Artificial intelligence in its most rudimentary definition is the simulation of human intelligence and thinking processes by machines. What constitutes human intelligence and how we define that is another matter altogether. However, this field of study is growing at an alarming pace and has widely varying applications from language processing to automation and art creation. With each passing day we are still discovering new fields in which it can be utilised.
This brings us to an interesting point which is most often the unsung hero of how AI gets about doing what it does, and that is data. Lots of data. This data is usually collected, curated, annotated and organised into datasets which are then used to train machine learning systems. The creation of these datasets is an incredibly involved process, time consuming and meticulous. Unfortunately, the artificial intelligence systems are as effective as the datasets that are used as their building blocks and currently there is a disproportionate amount of data collected from European sources.

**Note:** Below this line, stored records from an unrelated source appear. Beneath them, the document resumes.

[src/rtl/pipe_fetch_unit_if.sv]
// Fetch-stage bundle: redirect/stall controls, instruction memory bus and IF/ID outputs.
// The master drives the controls and the imem read data; the fetch unit is the slave.
interface pipe_fetch_unit_if #(
  parameter int CNT_W = 16
);
  logic             stall;
  logic [1:0]       BranchMux;
  logic             IfFlush;
  logic [31:0]      branch_target;
  logic [31:0]      imem_data;
  logic [31:0]      imem_addr;
  logic [31:0]      pc;
  logic [31:0]      if_id_instr;
  logic [31:0]      if_id_pc4;
  logic             if_id_valid;
  logic [5:0]       opcode;
  logic [CNT_W-1:0] fetch_count;
  logic [CNT_W-1:0] flush_count;

  modport master (
    output stall, BranchMux, IfFlush, branch_target, imem_data,
    input  imem_addr, pc, if_id_instr, if_id_pc4, if_id_valid, opcode,
           fetch_count, flush_count
  );

  modport slave (
    input  stall, BranchMux, IfFlush, branch_target, imem_data,
    output imem_addr, pc, if_id_instr, if_id_pc4, if_id_valid, opcode,
           fetch_count, flush_count
  );
endinterface

[src/rtl/pipe_fetch_unit.sv]
// Instruction fetch with IF/ID register for the 5-stage MIPS pipeline.
// Steers the PC from BranchMux, kills the wrong-path slot on IfFlush, holds on stall.
module pipe_fetch_unit #(
  parameter logic [31:0] RESET_PC  = 32'h0000_0000,
  parameter logic [31:0] NOP_INSTR = 32'h0000_0000,
  parameter int          CNT_W     = 16
) (
  input logic              clk,
  input logic              rst,
  pipe_fetch_unit_if.slave bus
);

  logic [31:0]      r_pc;
  logic [31:0]      r_if_id_instr;
  logic [31:0]      r_if_id_pc4;
  logic             r_if_id_valid;
  logic [CNT_W-1:0] r_fetch_cnt;
  logic [CNT_W-1:0] r_flush_cnt;

  logic [31:0]      w_pc4;
  logic [31:0]      w_next_pc;

  function automatic logic [31:0] sel_next_pc(
    input logic [1:0]  mux,
    input logic [31:0] pc4,
    input logic [31:0] target,
    input logic [31:0] id_pc4,
    input logic [31:0] id_instr
  );
    logic [31:0] npc;
    case (mux)
      2'd1:    npc = {target[31:2], 2'b00};
      2'd2:    npc = {id_pc4[31:28], id_instr[25:0], 2'b00};
      default: npc = pc4;  // 3 is reserved and behaves as sequential
    endcase
    return npc;
  endfunction

  assign w_pc4     = r_pc + 32'd4;
  assign w_next_pc = sel_next_pc(bus.BranchMux, w_pc4, bus.branch_target,
                                 r_if_id_pc4, r_if_id_instr);

  // IF -> IF/ID boundary
  always_ff @(posedge clk) begin
    if (rst) begin
      r_pc          <= RESET_PC;
      r_if_id_instr <= NOP_INSTR;
      r_if_id_pc4   <= 32'd0;
      r_if_id_valid <= 1'b0;
      r_fetch_cnt   <= '0;
      r_flush_cnt   <= '0;
    end else if (!bus.stall) begin
      r_pc <= w_next_pc;
      if (bus.IfFlush) begin
        r_if_id_instr <= NOP_INSTR;
        r_if_id_pc4   <= 32'd0;
        r_if_id_valid <= 1'b0;
        r_flush_cnt   <= r_flush_cnt + 1'b1;
      end else begin
        r_if_id_instr <= bus.imem_data;
        r_if_id_pc4   <= w_pc4;
        r_if_id_valid <= 1'b1;
        r_fetch_cnt   <= r_fetch_cnt + 1'b1;
      end
    end
  end

  assign bus.imem_addr   = r_pc;
  assign bus.pc          = r_pc;
  assign bus.if_id_instr = r_if_id_instr;
  assign bus.if_id_pc4   = r_if_id_pc4;
  assign bus.if_id_valid = r_if_id_valid;
  assign bus.opcode      = r_if_id_instr[31:26];
  assign bus.fetch_count = r_fetch_cnt;
  assign bus.flush_count = r_flush_cnt;

endmodule

[src/flat_wrapper.sv]
// flat-port wrapper written by rule: the top's interface ports become plain ports
module pipe_fetch_unit_flat 
#(
  parameter logic [31:0] RESET_PC  = 32'h0000_0000,
  parameter logic [31:0] NOP_INSTR = 32'h0000_0000,
  parameter int          CNT_W     = 16
)
  (clk, rst, bus_stall, bus_BranchMux, bus_IfFlush, bus_branch_target, bus_imem_data, bus_imem_addr, bus_pc, bus_if_id_instr, bus_if_id_pc4, bus_if_id_valid, bus_opcode, bus_fetch_count, bus_flush_count);
  pipe_fetch_unit_if #(.CNT_W(CNT_W)) bus_i ();
  input logic clk;
  input logic rst;
  input wire logic [$bits(bus_i.stall)-1:0] bus_stall;
  input wire logic [$bits(bus_i.BranchMux)-1:0] bus_BranchMux;
  input wire logic [$bits(bus_i.IfFlush)-1:0] bus_IfFlush;
  input wire logic [$bits(bus_i.branch_target)-1:0] bus_branch_target;
  input wire logic [$bits(bus_i.imem_data)-1:0] bus_imem_data;
  output wire logic [$bits(bus_i.imem_addr)-1:0] bus_imem_addr;
  output wire logic [$bits(bus_i.pc)-1:0] bus_pc;
  output wire logic [$bits(bus_i.if_id_instr)-1:0] bus_if_id_instr;
  output wire logic [$bits(bus_i.if_id_pc4)-1:0] bus_if_id_pc4;
  output wire logic [$bits(bus_i.if_id_valid)-1:0] bus_if_id_valid;
  output wire logic [$bits(bus_i.opcode)-1:0] bus_opcode;
  output wire logic [$bits(bus_i.fetch_count)-1:0] bus_fetch_count;
  output wire logic [$bits(bus_i.flush_count)-1:0] bus_flush_count;
  assign bus_i.stall = bus_stall;
  assign bus_i.BranchMux = bus_BranchMux;
  assign bus_i.IfFlush = bus_IfFlush;
  assign bus_i.branch_target = bus_branch_target;
  assign bus_i.imem_data = bus_imem_data;
  assign bus_imem_addr = bus_i.imem_addr;
  assign bus_pc = bus_i.pc;
  assign bus_if_id_instr = bus_i.if_id_instr;
  assign bus_if_id_pc4 = bus_i.if_id_pc4;
  assign bus_if_id_valid = bus_i.if_id_valid;
  assign bus_opcode = bus_i.opcode;
  assign bus_fetch_count = bus_i.fetch_count;
  assign bus_flush_count = bus_i.flush_count;
  pipe_fetch_unit #(.RESET_PC(RESET_PC), .NOP_INSTR(NOP_INSTR), .CNT_W(CNT_W)) u_core (.clk(clk), .rst(rst), .bus(bus_i));
endmodule
[config.mk]
export PLATFORM = sky130hd
export DESIGN_NAME = pipe_fetch_unit_flat
export DESIGN_NICKNAME = d
export VERILOG_FILES = /design/src/rtl/pipe_fetch_unit_if.sv /design/src/rtl/pipe_fetch_unit.sv /design/src/flat_wrapper.sv
export SDC_FILE = /design/constraint.sdc
export NUM_CORES = 1
export LEC_CHECK = 0
export BUFFER_PORTS_ARGS = -buffer_cell sky130_fd_sc_hd__clkbuf_2
export CORE_AREA = 2 2 113 170
export CTS_CLUSTER_DIAMETER = 100
export DETAILED_ROUTE_END_ITERATION = 6
export DIE_AREA = 0 0 115 172
export PLACE_DENSITY = 0.62
export SYNTH_ARGS = -nofsm -noshare
export SYNTH_HDL_FRONTEND = slang
export SYNTH_SLANG_ARGS = --single-unit
[constraint.sdc]
create_clock -name clk -period 5.88 [get_ports clk]
set_input_delay 0.588 -clock clk [delete_from_list [all_inputs] [get_ports clk]]
set_output_delay 0.588 -clock clk [all_outputs]
set_load 0.01 [all_outputs]
==> results.json <==
{
  "detail_route.iter0.violations": 195,
  "share_of_cells_above_drive_strength_1_pct": 32.0,
  "most_used_flip_flop_cell_after_synthesis": "dfxtp_1",
  "number_of_port_buffers": 230,
  "fillerInstances": 1889,
  "rsz0062_at_grt": "no",
  "synth_enable_flop_cells": 0,
  "synth-seq-area-share_pct": 41.3,
  "grt_overflow_total": 0,
  "layout.nets": 950,
  "synth_area_per_cell_um2": 8.64,
  "rr_startpoint": "u_core.bus.imem_addr[2]",
  "required_ns": 6.13,
  "regToRegSetupSlack_ns": 3.08,
  "power.static_leakage_nw": 3.25,
  "ys_async_sr_fraction_pct": 0,
  "grt_start_max_net_pins": 62,
  "max_slew.worst_pin.slew_ns": 1.03,
  "synth.top_cell.area_share_pct": 41.3,
  "die_area_um2": 19800,
  "timing.critical_path.arrival_ns": 3.04,
  "core_area_um2": 18300,
  "gr-max-usage-layer": "met2",
  "ys_warn_count": 0,
  "worst_r2r_endpoint": "u_core.bus.if_id_pc4[28]",
  "critical_path.max_fanout": 9,
  "holdCritStartpoint": "bus_imem_data[1]",
  "post_cts.resized_instances": 0,
  "grt_use_met1_pct": 22.5,
  "critPathKind": "reg2reg",
  "core.rowCount": 61,
  "worst_path_clk_slew_ns": 0.07,
  "setup.worst_path.start": "u_core.bus.imem_addr[2]",
  "yosys.cell_count.top_type": "dfxtp_1",
  "yosys.area.top_type": "dfxtp_1",
  "route.detailed.wl_per_inst_um": 17.0,
  "drv.max_cap_violation_count": 0,
  "worstSetupPathDepth": 6,
  "worst_r2r_path_depth": 6,
  "num_cts_buffers": 17,
  "whs_endpoint": "u_core.bus.if_id_instr[1]",
  "final-setup-viol-count": 0,
  "worst_hold_path_cells": 2,
  "worst_path_dominant_cell_family": "simple AND/OR/NAND/NOR gates",
  "critical_path.endpoint_type": "flip-flop",
  "route.antenna.remaining_nets": 0,
  "ys_top_cells_by_count": "dfxtp_1, nand2_1, nor2_1",
  "hold_violations": 0,
  "groute.layer.met3.usage_pct": 4.10,
  "multi_input_area_um2": 3040,
  "timing.critical_path.buf_inv": 0,
  "cts_sinks": 126,
  "fin_crit_sh_pct": 47.6,
  "hold_path.class": "in2reg",
  "grt_first_pass_wirelength_um": 28600,
  "globalRouteTotalUtil_pct": 18.7,
  "synthesis.instances": 706,
  "final_cells": 1109,
  "initial_utilization_pct": 33.3,
  "cts_hold_buffers": 0,
  "cts.root.buffer_cell": "clkbuf_16",
  "setup.worst_path.start_class": "flip-flop",
  "power_mw": 2.12,
  "outcome": "finished, final reports clean",
  "worst_path_most_repeated_cell": "nand4_1",
  "clock_tree_buffer_depth": 2,
  "netlist_top_cells_area": "dfxtp_1, a22o_1, buf_4, nand2_1, xnor2_1",
  "timing.clock.skew_ns": 0.0106,
  "drt_first_pass_iters": 5,
  "post-cts-setup-buffers": 0,
  "vias": 5744,
  "cp_slowest_cell": "nor3_1",
  "max-slew-margin-rel_pct": 30.9,
  "mappedNetlistArea_um2": 6100,
  "clock.fmax_mhz": 357,
  "synth_cell_type_count": 54,
  "cpPeakStageDelay_ns": 0.68,
  "ffs_latches_synth": 126,
  "critical_path_cell_list": "ha_1 > nand4_1 > nor3_1 > nand4_1 > xnor2_1 > o21ai_0",
  "timing.setup.tns_ns": 0,
  "powerDensity_nw_per_um2": 277,
  "tritoncts": "yes",
  "routed_via_density": 5.18,
  "slew_violations": 0,
  "post-route-min-period_ns": 2.80,
  "grt_pass1_vias": 5241,
  "antenna_found_initial": 1,
  "post-route-drc-count": 0,
  "die_x_um": 115,
  "route.final.wire_length_um": 18800,
  "die_y_um": 172,
  "cts.htree.levels": 4,
  "place.detailed.instances": 1076,
  "boundaryPins": 237,
  "clk_latency_worst_skew_pair_ns": 0.42,
  "met2_usage_pct": 31.6,
  "flip_flop_and_latch_area_um2": 2520,
  "area_growth_pct": 25.4,
  "place_congestion": 0.825,
  "detailedPlacementHpwl_um": 13700,
  "max-vdd-ir-drop_v": 0.000136
}
-- metal layers --
layer	vias up	wire length [um]
met2	179	9490
met4	0	485
li1	2827	-
met5	-	0
met3	30	1020
met1	2708	7810
-- power breakdown --
group	leakage (nW)	switching (mW)	internal (mW)
combinational	1.96	0.126	0.0853
sequential	1.02	0.0385	0.879
clock	0.266	0.442	0.553
-- final cells by class --
type	instances	area share, %
diodes	1	0.0327
clock buffers	17	5.56
clock inverters	15	1.63
inverters	17	0.834
multi-input cells	477	39.8
flip-flops and latches	126	33.0
well taps	220	3.60
repair buffers	236	15.6
-- kinds of logic after synthesis --
logic type               synth area share [%]
AND/OR/NAND/NOR                          20.4
AO/OA/AOI/OAI                            19.3
flip-flops                               41.3
buffers and inverters                    9.23
XOR/XNOR                                 7.89
adder cells (fa/ha/maj)                  1.03
multiplexers                            0.820
other                                  0.0614
-- per-stage QoR --
| stage | area, um2 | util [%] | hold WS (ns) | setup slack [ns] |
|---|---|---|---|---|
| after floorplan | 6110 | - | 0.467 | 3.80 |
| after global placement | 7100 | 38.8 | 0.434 | 2.74 |
| after detailed placement | 7100 | 38.8 | 0.439 | 2.80 |
| after CTS | 7650 | 41.8 | 0.360 | 3.10 |
| after global routing | 7650 | 41.8 | 0.370 | 2.98 |
| final | 7650 | 41.8 | 0.379 | 3.08 |
-- cells in the final DEF, fill, tap and decap left out, types with 19 or more instances in the layout --
cell,Yosys,layout
dfxtp_1,126,126
a21oi_1,24,24
clkbuf_2,0,230
nor2_1,57,56
nand3_1,19,19
o21ai_0,44,44
xnor2_1,29,29
a22o_1,40,40
nand2_1,74,74
xor2_1,26,26
-- worst max path at each step --
stage                                     to  slack, ns
global route        u_core.bus.if_id_pc4[28]       2.98
detailed placement  u_core.bus.if_id_pc4[23]       2.80
finish              u_core.bus.if_id_pc4[28]       3.08
CTS                 u_core.bus.imem_addr[30]       3.10
floorplan           u_core.bus.imem_addr[31]       3.80
global placement     u_core.bus.if_id_pc4[4]       2.74
-- flip-flops by register name, summed over array words and instances (netlist names) --
register,flops
u_core.bus.flush_count,16
u_core.bus.if_id_instr,32
u_core.bus.imem_addr,30
u_core.bus.fetch_count,16
u_core.bus.if_id_valid,1
u_core.bus.if_id_pc4,31
Power figures use the tool's default switching activity.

The reasons for this are many. Firstly, collecting data is an expensive exercise from a financial standpoint and requires a lot of resources. Most countries have research centers that are dedicated to these tasks and these are sorely lacking in Africa and only exist in certain hotspot countries. Secondly, most datasets are proprietary and as a result inaccessible to most practitioners.
While working on a recent art project Nguni Machina which consisted of AI-produced music, I came across such barriers as most open-source datasets were based on Western music and this is not unique to music and is indeed prevalent in all artforms and spaces.
Democratization of data is absolutely necessary to achieve a more complete AI which is void of cognitive bias imbued by the creator and we are not at this stage yet.
AI can either reduce or reinforce societal stratification if the data is skewed and inaccurate. Despite Africa being at the forefront of this revolution in terms of innovation and current work done in this field, we are still lagging far behind in terms of datasets. This makes it hard to create competent AI systems which speaks to the African experience. This leads to various ethically questionable implementations which sustain gender, racial, class and cultural biases. The biggest challenge to AI reaching its full potential is a diversity problem.
There are of course many African-based projects working to address this problem but there aren’t enough of them and the technology is evolving at an incredibly fast pace for them to catch up.
AI will inevitably take over the majority of tasks in our lives and has already proven to be even more adept and competent at many tasks than us humans. It is therefore important that we actively engage with our offspring. That we acknowledge that we are the ancestors in our lifetime and we pass on the requisite indigenous knowledge systems, culture and values. As an open-data advocate I feel this will be the fastest way for Africa to catch up and offset the heavily westernised dataset landscape that already exists, by freely sharing and enabling access for everyone to use African data in their models we will enable accelerated adoption and ensure more robust machine learning deployment.